Material supplied:

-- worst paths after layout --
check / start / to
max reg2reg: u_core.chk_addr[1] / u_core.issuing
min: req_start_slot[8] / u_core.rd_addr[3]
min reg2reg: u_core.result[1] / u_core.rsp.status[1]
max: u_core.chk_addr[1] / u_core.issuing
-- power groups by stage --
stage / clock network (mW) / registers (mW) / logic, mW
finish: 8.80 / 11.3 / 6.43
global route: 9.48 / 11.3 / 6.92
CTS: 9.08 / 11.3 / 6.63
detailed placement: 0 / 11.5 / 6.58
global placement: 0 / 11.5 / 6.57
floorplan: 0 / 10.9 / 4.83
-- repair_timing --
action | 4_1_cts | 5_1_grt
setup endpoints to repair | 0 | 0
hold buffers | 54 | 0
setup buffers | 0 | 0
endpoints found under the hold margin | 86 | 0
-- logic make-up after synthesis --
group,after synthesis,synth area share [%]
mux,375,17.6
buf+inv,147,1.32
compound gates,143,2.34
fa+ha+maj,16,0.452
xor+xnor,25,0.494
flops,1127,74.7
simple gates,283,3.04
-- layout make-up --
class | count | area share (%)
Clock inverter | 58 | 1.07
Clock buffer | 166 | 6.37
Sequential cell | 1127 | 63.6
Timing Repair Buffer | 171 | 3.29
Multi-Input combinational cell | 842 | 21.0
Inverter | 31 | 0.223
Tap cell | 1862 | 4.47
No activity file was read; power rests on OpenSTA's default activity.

---

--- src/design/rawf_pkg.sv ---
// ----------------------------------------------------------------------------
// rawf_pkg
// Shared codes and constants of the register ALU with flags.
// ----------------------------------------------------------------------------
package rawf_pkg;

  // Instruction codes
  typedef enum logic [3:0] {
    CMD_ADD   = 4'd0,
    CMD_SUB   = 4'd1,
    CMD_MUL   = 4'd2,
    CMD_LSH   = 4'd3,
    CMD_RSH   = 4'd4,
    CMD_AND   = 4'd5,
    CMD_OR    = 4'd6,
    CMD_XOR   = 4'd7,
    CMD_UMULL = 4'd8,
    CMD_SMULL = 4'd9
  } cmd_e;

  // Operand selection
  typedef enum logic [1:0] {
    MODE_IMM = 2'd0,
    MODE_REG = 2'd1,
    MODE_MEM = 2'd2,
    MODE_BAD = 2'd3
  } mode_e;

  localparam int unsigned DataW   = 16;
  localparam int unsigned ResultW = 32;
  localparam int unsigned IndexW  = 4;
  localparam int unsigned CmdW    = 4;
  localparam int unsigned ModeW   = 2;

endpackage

Exercise requirements: Copy exactly the stretch of data above from the line with "simple gates,283,3.04" through the line with "No activity file", and omit all other lines.

Expected output:
simple gates,283,3.04
-- layout make-up --
class | count | area share (%)
Clock inverter | 58 | 1.07
Clock buffer | 166 | 6.37
Sequential cell | 1127 | 63.6
Timing Repair Buffer | 171 | 3.29
Multi-Input combinational cell | 842 | 21.0
Inverter | 31 | 0.223
Tap cell | 1862 | 4.47
No activity file was read; power rests on OpenSTA's default activity.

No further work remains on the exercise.